In the material below, find each line with the word "well" and copy it.

..............................

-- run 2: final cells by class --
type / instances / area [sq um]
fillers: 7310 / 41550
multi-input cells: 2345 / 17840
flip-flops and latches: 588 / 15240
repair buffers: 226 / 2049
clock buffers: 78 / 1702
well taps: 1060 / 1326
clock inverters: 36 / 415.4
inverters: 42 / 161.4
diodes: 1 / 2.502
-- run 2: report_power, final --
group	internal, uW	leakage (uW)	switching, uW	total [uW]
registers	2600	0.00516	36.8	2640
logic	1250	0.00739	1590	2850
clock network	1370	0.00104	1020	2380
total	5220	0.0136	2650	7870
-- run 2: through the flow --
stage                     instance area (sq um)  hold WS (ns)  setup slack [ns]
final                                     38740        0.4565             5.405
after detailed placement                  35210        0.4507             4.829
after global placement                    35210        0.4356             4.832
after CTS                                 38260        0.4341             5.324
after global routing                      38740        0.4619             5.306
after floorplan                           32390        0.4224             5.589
Background: an optimization exercise with open tools, aiming at small area, a short achievable clock period and few clock cycles per item. Do not read the settings as production practice.
Only simulation tests tie the RTL to the original design; equivalence was not proved.

==> flow/design.v <==
module aes_sbox_p1 (input wire [7:0] a, output wire [3:0] m);
    wire U0 = a[7];
    wire U1 = a[6];
    wire U2 = a[5];
    wire U3 = a[4];
    wire U4 = a[3];
    wire U5 = a[2];
    wire U6 = a[1];
    wire U7 = a[0];
    wire T1 = U0 ^ U3;
    wire T2 = U0 ^ U5;
    wire T3 = U0 ^ U6;
    wire T4 = U3 ^ U5;
    wire T5 = U4 ^ U6;
    wire T6 = T1 ^ T5;
    wire T7 = U1 ^ U2;
    wire T8 = U7 ^ T6;
    wire T9 = U7 ^ T7;
    wire T10 = T6 ^ T7;
    wire T11 = U1 ^ U5;
    wire T12 = U2 ^ U5;
    wire T13 = T3 ^ T4;
    wire T14 = T6 ^ T11;
    wire T15 = T5 ^ T11;
    wire T16 = T5 ^ T12;
    wire T17 = T9 ^ T16;
    wire T18 = U3 ^ U7;
    wire T19 = T7 ^ T18;
    wire T20 = T1 ^ T19;
    wire T21 = U6 ^ U7;
    wire T22 = T7 ^ T21;
    wire T23 = T2 ^ T22;
    wire T24 = T2 ^ T10;
    wire T25 = T20 ^ T17;
    wire T26 = T3 ^ T16;
    wire T27 = T1 ^ T12;
    wire M1 = T13 & T6;
    wire M2 = T23 & T8;
    wire M3 = T14 ^ M1;
    wire M4 = T19 & U7;
    wire M5 = M4 ^ M1;
    wire M6 = T3 & T16;
    wire M7 = T22 & T9;
    wire M8 = T26 ^ M6;
    wire M9 = T20 & T17;
    wire M10 = M9 ^ M6;
    wire M11 = T1 & T15;
    wire M12 = T4 & T27;
    wire M13 = M12 ^ M11;
    wire M14 = T2 & T10;
    wire M15 = M14 ^ M11;
    wire M16 = M3 ^ M2;
    wire M17 = M5 ^ T24;
    wire M18 = M8 ^ M7;
    wire M19 = M10 ^ M15;
    wire M20 = M16 ^ M13;
    wire M21 = M17 ^ M15;
    wire M22 = M18 ^ M13;
    wire M23 = M19 ^ T25;
    wire M24 = M22 ^ M23;
    wire M25 = M22 & M20;
    wire M26 = M21 ^ M25;
    wire M27 = M20 ^ M21;
    wire M28 = M23 ^ M25;
    wire M29 = M28 & M27;
    wire M30 = M26 & M24;
    wire M31 = M20 & M23;
    wire M32 = M27 & M31;
    wire M33 = M27 ^ M25;
    wire M34 = M21 & M22;
    wire M35 = M24 & M34;
    wire M36 = M24 ^ M25;
    wire M37 = M21 ^ M29;
    wire M38 = M32 ^ M33;
    wire M39 = M23 ^ M30;
    wire M40 = M35 ^ M36;
    assign m = {M37, M38, M39, M40};
endmodule
module aes_sbox_p2 (input wire [7:0] a, input wire [3:0] m, output wire [7:0] y);
    wire U0 = a[7];
    wire U1 = a[6];
    wire U2 = a[5];
    wire U3 = a[4];
    wire U4 = a[3];
    wire U5 = a[2];
    wire U6 = a[1];
    wire U7 = a[0];
    wire M37 = m[3];
    wire M38 = m[2];
    wire M39 = m[1];
    wire M40 = m[0];
    wire T1 = U0 ^ U3;
    wire T2 = U0 ^ U5;
    wire T3 = U0 ^ U6;
    wire T4 = U3 ^ U5;
    wire T5 = U4 ^ U6;
    wire T6 = T1 ^ T5;
    wire T7 = U1 ^ U2;
    wire T8 = U7 ^ T6;
    wire T9 = U7 ^ T7;
    wire T10 = T6 ^ T7;
    wire T11 = U1 ^ U5;
    wire T12 = U2 ^ U5;
    wire T13 = T3 ^ T4;
    wire T15 = T5 ^ T11;
    wire T16 = T5 ^ T12;
    wire T17 = T9 ^ T16;
    wire T18 = U3 ^ U7;
    wire T19 = T7 ^ T18;
    wire T20 = T1 ^ T19;
    wire T21 = U6 ^ U7;
    wire T22 = T7 ^ T21;
    wire T23 = T2 ^ T22;
    wire T27 = T1 ^ T12;
    wire M41 = M38 ^ M40;
    wire M42 = M37 ^ M39;
    wire M43 = M37 ^ M38;
    wire M44 = M39 ^ M40;
    wire M45 = M42 ^ M41;
    wire M46 = M44 & T6;
    wire M47 = M40 & T8;
    wire M48 = M39 & U7;
    wire M49 = M43 & T16;
    wire M50 = M38 & T9;
    wire M51 = M37 & T17;
    wire M52 = M42 & T15;
    wire M53 = M45 & T27;
    wire M54 = M41 & T10;
    wire M55 = M44 & T13;
    wire M56 = M40 & T23;
    wire M57 = M39 & T19;
    wire M58 = M43 & T3;
    wire M59 = M38 & T22;
    wire M60 = M37 & T20;
    wire M61 = M42 & T1;
    wire M62 = M45 & T4;
    wire M63 = M41 & T2;
    wire L0 = M61 ^ M62;
    wire L1 = M50 ^ M56;
    wire L2 = M46 ^ M48;
    wire L3 = M47 ^ M55;
    wire L4 = M54 ^ M58;
    wire L5 = M49 ^ M61;
    wire L6 = M62 ^ L5;
    wire L7 = M46 ^ L3;
    wire L8 = M51 ^ M59;
    wire L9 = M52 ^ M53;
    wire L10 = M53 ^ L4;
    wire L11 = M60 ^ L2;
    wire L12 = M48 ^ M51;
    wire L13 = M50 ^ L0;
    wire L14 = M52 ^ M61;
    wire L15 = M55 ^ L1;
    wire L16 = M56 ^ L0;
    wire L17 = M57 ^ L1;
    wire L18 = M58 ^ L8;
    wire L19 = M63 ^ L4;
    wire L20 = L0 ^ L1;
    wire L21 = L1 ^ L7;
    wire L22 = L3 ^ L12;
    wire L23 = L18 ^ L2;
    wire L24 = L15 ^ L9;
    wire L25 = L6 ^ L10;
    wire L26 = L7 ^ L9;
    wire L27 = L8 ^ L10;
    wire L28 = L11 ^ L14;
    wire L29 = L11 ^ L17;
    wire S0 = L6 ^ L24;
    wire S1 = ~(L16 ^ L26);
    wire S2 = ~(L19 ^ L28);
    wire S3 = L6 ^ L21;
    wire S4 = L20 ^ L22;
    wire S5 = L25 ^ L29;
    wire S6 = ~(L13 ^ L27);
    wire S7 = ~(L6 ^ L23);
    assign y = {S0, S1, S2, S3, S4, S5, S6, S7};
endmodule
module aes_core (
    input  wire         clk,
    input  wire         rst,         
    input  wire         in_valid,
    output wire         in_ready,
    input  wire         in_aes256,   
    input  wire [255:0] in_key,
    input  wire [127:0] in_block,
    output wire         out_valid,
    input  wire         out_ready,
    output wire [127:0] out_block
);
    reg          rdy;            
    reg          ov;             
    reg  [127:0] ob;
    reg  [127:0] X;              
    reg  [255:0] KX;             
    reg          xv;             
    reg          x256;
    reg  [3:0]   xr;             
    reg          xh;             
    reg          xw;             
    reg  [127:0] PU;             
    reg  [63:0]  PM;             
    reg  [255:0] KP;
    reg  [15:0]  KPM;
    reg          pv;
    reg          p256;
    reg  [3:0]   pr;
    reg          ph;
    reg          pw;
    assign in_ready  = rdy;
    assign out_valid = ov;
    assign out_block = ob;
    genvar i, c;
    wire [63:0] pm_d;
    generate
        for (i = 0; i < 16; i = i + 1) begin : g_s1
            aes_sbox_p1 u_sb1 (.a(X[127 - 8*i -: 8]), .m(pm_d[63 - 4*i -: 4]));
        end
    endgenerate
    wire [31:0] ksub_x = x256 ? KX[31:0] : KX[159:128];
    wire [15:0] kpm_d;
    generate
        for (i = 0; i < 4; i = i + 1) begin : g_k1
            aes_sbox_p1 u_kb1 (.a(ksub_x[31 - 8*i -: 8]), .m(kpm_d[15 - 4*i -: 4]));
        end
    endgenerate
    wire [7:0] sb [0:15];    
    wire [7:0] sr [0:15];    
    wire [7:0] mc [0:15];    
    generate
        for (i = 0; i < 16; i = i + 1) begin : g_s2
            aes_sbox_p2 u_sb2 (.a(PU[127 - 8*i -: 8]), .m(PM[63 - 4*i -: 4]), .y(sb[i]));
        end
        for (c = 0; c < 4; c = c + 1) begin : g_col
            assign sr[4*c + 0] = sb[((c + 0) % 4) * 4 + 0];
            assign sr[4*c + 1] = sb[((c + 1) % 4) * 4 + 1];
            assign sr[4*c + 2] = sb[((c + 2) % 4) * 4 + 2];
            assign sr[4*c + 3] = sb[((c + 3) % 4) * 4 + 3];
            wire [7:0] a0 = sr[4*c + 0];
            wire [7:0] a1 = sr[4*c + 1];
            wire [7:0] a2 = sr[4*c + 2];
            wire [7:0] a3 = sr[4*c + 3];
            wire [7:0] x0 = {a0[6:0], 1'b0} ^ (a0[7] ? 8'h1b : 8'h00);
            wire [7:0] x1 = {a1[6:0], 1'b0} ^ (a1[7] ? 8'h1b : 8'h00);
            wire [7:0] x2 = {a2[6:0], 1'b0} ^ (a2[7] ? 8'h1b : 8'h00);
            wire [7:0] x3 = {a3[6:0], 1'b0} ^ (a3[7] ? 8'h1b : 8'h00);
            assign mc[4*c + 0] = x0 ^ (x1 ^ a1) ^ a2 ^ a3;
            assign mc[4*c + 1] = a0 ^ x1 ^ (x2 ^ a2) ^ a3;
            assign mc[4*c + 2] = a0 ^ a1 ^ x2 ^ (x3 ^ a3);
            assign mc[4*c + 3] = (x0 ^ a0) ^ a1 ^ a2 ^ x3;
        end
    endgenerate
    wire [127:0] sr_flat;
    wire [127:0] mc_flat;
    generate
        for (i = 0; i < 16; i = i + 1) begin : g_flat
            assign sr_flat[127 - 8*i -: 8] = sr[i];
            assign mc_flat[127 - 8*i -: 8] = mc[i];
        end
    endgenerate
    wire [31:0] ksub_p = p256 ? KP[31:0] : KP[159:128];
    wire [31:0] sub_out;
    generate
        for (i = 0; i < 4; i = i + 1) begin : g_k2
            aes_sbox_p2 u_kb2 (.a(ksub_p[31 - 8*i -: 8]), .m(KPM[15 - 4*i -: 4]),
                               .y(sub_out[31 - 8*i -: 8]));
        end
    endgenerate
    wire       use_rot = !p256 || pr[0];
    wire [3:0] rc_idx  = p256 ? ((pr + 4'd1) >> 1) : pr;
    reg  [7:0] rcon;
    always @* begin
        case (rc_idx)
            4'd1:    rcon = 8'h01;
            4'd2:    rcon = 8'h02;
            4'd3:    rcon = 8'h04;
            4'd4:    rcon = 8'h08;
            4'd5:    rcon = 8'h10;
            4'd6:    rcon = 8'h20;
            4'd7:    rcon = 8'h40;
            4'd8:    rcon = 8'h80;
            4'd9:    rcon = 8'h1b;
            4'd10:   rcon = 8'h36;
            default: rcon = 8'h00;
        endcase
    end
    wire [31:0] temp = use_rot ? ({sub_out[23:0], sub_out[31:24]} ^ {rcon, 24'h000000})
                               : sub_out;
    wire [31:0] pf0 = KP[255:224];
    wire [31:0] pf1 = KP[255:224] ^ KP[223:192];
    wire [31:0] pf2 = pf1 ^ KP[191:160];
    wire [31:0] pf3 = pf1 ^ (KP[191:160] ^ KP[159:128]);
    wire [127:0] new_key = {pf0 ^ temp, pf1 ^ temp, pf2 ^ temp, pf3 ^ temp};
    wire [127:0] round_key = p256 ? KP[127:0] : new_key;
    wire [127:0] fin_d = sr_flat ^ round_key;    
    wire [127:0] nxt_d = mc_flat ^ round_key;    
    wire plast  = (pr == (p256 ? 4'd14 : 4'd10));    
    wire go_out = pv && plast && !ov && !pw;        
    reg       xv_n, x256_n, xh_n, xw_n;
    reg [3:0] xr_n;
    always @* begin
        if (rdy) begin
            xv_n   = in_valid;
            x256_n = in_aes256;
            xr_n   = 4'd1;
            xh_n   = 1'b0;
            xw_n   = xv;             
        end else if (pv && plast) begin
            xv_n   = !go_out;
            x256_n = p256;
            xr_n   = pr;
            xh_n   = 1'b1;
            xw_n   = pw;
        end else begin
            xv_n   = pv;
            x256_n = p256;
            xr_n   = pr + 4'd1;
            xh_n   = 1'b0;
            xw_n   = pw;
        end
        if (rst) xv_n = 1'b0;
    end
    wire pv_n   = xv && !rst;
    wire pw_n   = xw && !go_out;
    wire ov_n   = !rst && (go_out || (ov && !out_ready));
    wire plast_n = (xr == (x256 ? 4'd14 : 4'd10));
    wire rdy_n  = !pv_n || (plast_n && !ov_n && !pw_n);
    always @(posedge clk) begin
        rdy  <= rdy_n;
        ov   <= ov_n;
        xv   <= xv_n;
        x256 <= x256_n;
        xr   <= xr_n;
        xh   <= xh_n;
        xw   <= xw_n;
        pv   <= pv_n;
        p256 <= x256;
        pr   <= xr;
        ph   <= xh;
        pw   <= pw_n;
    end
    always @(posedge clk) begin
        if (go_out)
            ob <= ph ? PU : fin_d;
        if (rdy) begin
            X  <= in_block ^ in_key[255:128];
            KX <= in_key;
        end else begin
            X  <= ph ? PU : (plast ? fin_d : nxt_d);
            KX <= {round_key, new_key};
        end
        PU  <= X;
        PM  <= pm_d;
        KP  <= KX;
        KPM <= kpm_d;
    end
endmodule
==> flow/run.sh <==
#!/bin/bash
# synth_recipe.tcl (not shown) runs the flow's synth.tcl, then flattens the netlist and writes it again
# the make line also repeats each setting of config.mk as NAME=value (left out here)
make -C /OpenROAD-flow-scripts/flow DESIGN_CONFIG=/design/flow/config.mk WORK_HOME=/design/flow/orfs CLKGATE_MAP_FILE= SYNTH_SCRIPT=/design/flow/synth_recipe.tcl finish
==> flow/config.mk <==
export PLATFORM = sky130hd
export DESIGN_NAME = aes_core
export DESIGN_NICKNAME = aes_core
export VERILOG_FILES = /design/flow/design.v
export SDC_FILE = /design/flow/constraint.sdc
export NUM_CORES = 4
export LEC_CHECK = 0
export CAP_MARGIN = 20
export CORE_MARGIN = 2
export CORE_UTILIZATION = 20
export PLACE_DENSITY = 0.3
export SETUP_SLACK_MARGIN = 0.2
export SLEW_MARGIN = 20
==> flow/constraint.sdc <==
create_clock -name core_clock -period 8.5 [get_ports {clk}]
set_input_delay 1.7000 -clock core_clock [delete_from_list [all_inputs] [get_ports {clk}]]
set_output_delay 1.7000 -clock core_clock [all_outputs]
set_load 0.01 [all_outputs]
==> impl_metrics.tcl <==
set metrics [dict create \
    status "no timing/DRC/antenna violations" \
    max-slew-margin-rel 0.138 \
    dieArea_sq_um 364000 \
    cp_num_buf_inv 1 \
    cts_setup_buffers 0 \
    hp-class "reg -> reg" \
    die_height_um 603 \
    final_cell_mix "1718 x xnor2_1, 862 x dfxtp_1, 798 x xor2_1, 798 x nand2_1, 637 x o21ai_0" \
    clkSinkCount 994 \
    antenna_found_initial 32 \
    cpPeakStageDelay_ps 870 \
    design.core.area_sq_um 358000 \
    critPathCaptureType "flip-flop" \
    crit_top_cell "xnor2_1" \
    grt_max_degree 114 \
    netlist_instances 8000 \
    clockBufferDepth 4 \
    fmax_ghz 0.151 \
    clockRootBuffer "clkbuf_16" \
    skew_ps 43.4 \
    avgRoutedWirePerCell_um 27.5 \
    firstDrtPassIters 6 \
    fillerInstances 38600 \
    viasPerCell 4.32 \
    yosys-top-cells-area "dfxtp_1 24%, xnor2_1 21%, xor2_1 9.8%" \
    final_util 0.243 \
    layout.nets 8777 \
    final_area_sq_um 87200 \
    path_cells "inv_4 -> mux2i_1 -> xnor2_1 -> xnor2_1 -> mux2i_1 -> mux2i_2 -> xnor2_1 -> mux2i_1 -> xnor2_2 -> xor3_1 -> xnor2_1 -> o21a_1 -> xnor2_1 -> o21a_1" \
    routed_wl_um 365000 \
    placed_area_sq_um 82300 \
    crit_family "XOR/XNOR gates" \
    crit_slowest_cell "mux2i_1" \
    cp.arrival_ps 7230 \
    areaGrowthSynthToFinish_pct 21.4 \
    cts_resized 0 \
    synth_edf_count 128 \
    hold_viol 0 \
    layout.cells.most_common "xnor2_1" \
    num_rows 220 \
    synthFlopType "dfxtp_1" \
    vias 57200 \
    drive_above_1_share 0.0769 \
    globalplace.congestion 0.866 \
    grt_pass1_wl_um 491000 \
    max_slew.worst_pin.slew_ps 1280 \
    period_needed_ps 6640 \
    synth_top_area_share 0.241 \
    ys_seq_elements 994 \
    htree_levels 4 \
    die_x_um 603 \
    drc 0 \
    maxCapViolCount 0 \
    drv_slew 0 \
    grt_pass1_vias 57400 \
    syn_nets 8435 \
    synth-seq-area-share 0.295 \
    path_class "reg -> reg" \
    totalNegativeSetupSlack_ps 0 \
    ant_nets 0 \
    cts_made_buffers 141 \
    drt-initial-drc-count 3499 \
    required_ps 9090 \
    post-route-period-util 0.782 \
    ys_warn_count 1 \
    synth_cell_types 100 \
    dp_hpwl_um 301000 \
    start_kind "flip-flop" \
    cts-hold-fix-buffers 0 \
    io_pins 519 \
    setup_violations 0 \
    grt_usage 0.194 \
    yosysTopAreaCell "dfxtp_1" \
    clkLatencyLatePin_ps 850 \
    cts_tree "yes" \
    rsz0062_at_grt "false" \
    netlist_area_sq_um 71800 \
    io_buffer_count 518 \
    async_flop_share 0 \
    worstPathMaxFanout 26 \
    initial_utilization 0.200 \
    syn_avg_cell_area_sq_um 8.98 \
    overflow 0 \
    clk_pin_slew_ps 70 \
]
cell type report:
class	instances	area, sq um	share of cell area
diodes	22	55.1	0.000631
clock inverters	50	624	0.00716
repair buffers	628	6080	0.0697
clock buffers	202	4190	0.0480
well taps	4773	5970	0.0685
inverters	117	448	0.00514
multi-input cells	6460	48600	0.558
flip-flops and latches	994	21200	0.243
registers in the layout, summed over array words and instances, names as in the netlist, 4 cells and up:
register	count
pr	4
ob	128
KX	256
X	128
PM	64
KPM	16
KP	256
xr	4
PU	128
stage by stage:
stage | std cells | hold slack (ps) | setup slack [ps]
after floorplan | 8000 | 310 | 2630
after global placement | 13000 | 311 | 1400
after detailed placement | 13000 | 312 | 1790
after CTS | 13200 | 310 | 1760
after global routing | 13200 | 327 | 1510
final | 13200 | 311 | 1860
path summary, 6_finish.rpt:
check                  startpoint                to  slack, ps  cells past startpoint
hold reg to reg   KX[110]$_DFF_P_   KP[110]$_DFF_P_        310                      0
setup / recovery     p256$_DFF_P_  ob[30]$_DFFE_PP_       1860                     14
setup reg to reg     p256$_DFF_P_  ob[30]$_DFFE_PP_       1860                     14
hold / removal    KX[110]$_DFF_P_   KP[110]$_DFF_P_        310                      0
cells in the mapped netlist, types with 97 or more instances:
cell      number
inv_1        115
xnor2_1     1740
clkbuf_1     296
nand2_1      799
mux2_2       170
xor2_1       803
xnor3_1      139
dfxtp_1      866
a21oi_1      351
edfxtp_1     128
buf_2         97
mux2i_1      220
o21ai_0      638
nor2_1       565
cell families after synthesis:
logic type               synth area share
adder cells (fa/ha/maj)           0.00801
buffers and inverters              0.0311
AO/OA/AOI/OAI                       0.118
flip-flops                          0.295
AND/OR/NAND/NOR                     0.107
XOR/XNOR                            0.377
multiplexers                       0.0640
routing by layer:
metal,track usage,wire length [um]
met1,0.251,163000
met2,0.341,178000
met3,0.0168,11200
met4,0.0601,12300
met5,0,0
Testbench counts, summed over its fixed seeds: cycles 23,660, blocks 1,920.

[what the ideal ports hide]
In the flow no input, the clock included, has a driving cell. The finished layout below was timed again as built, in two steps.
Step 1: set_driving_cell puts a clkbuf_16 on clk and a buf_2 on each other input, an assumption about the parent block.
Step 2 also shifts input and output timing later by t, the mid clock arrival at the registers, as if the neighbouring blocks saw the same clock.
a / b / c = ideal / step 1 / step 2; a / b = the first two.
t, ns: 0.934
setup WS [ns]: 1.856 / 1.856 / 1.856
worst slew at a driven data input, ns: 0.13
cell pins on the clock port's net: 1
After both steps setup and hold are still met in this run. The setup slack of this run moves by 0.000 ns with the drivers and by 0.000 ns with both steps.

..............................

- SOLUTION FOR THIS PROBLEM
well taps: 1060 / 1326
well taps	4773	5970	0.0685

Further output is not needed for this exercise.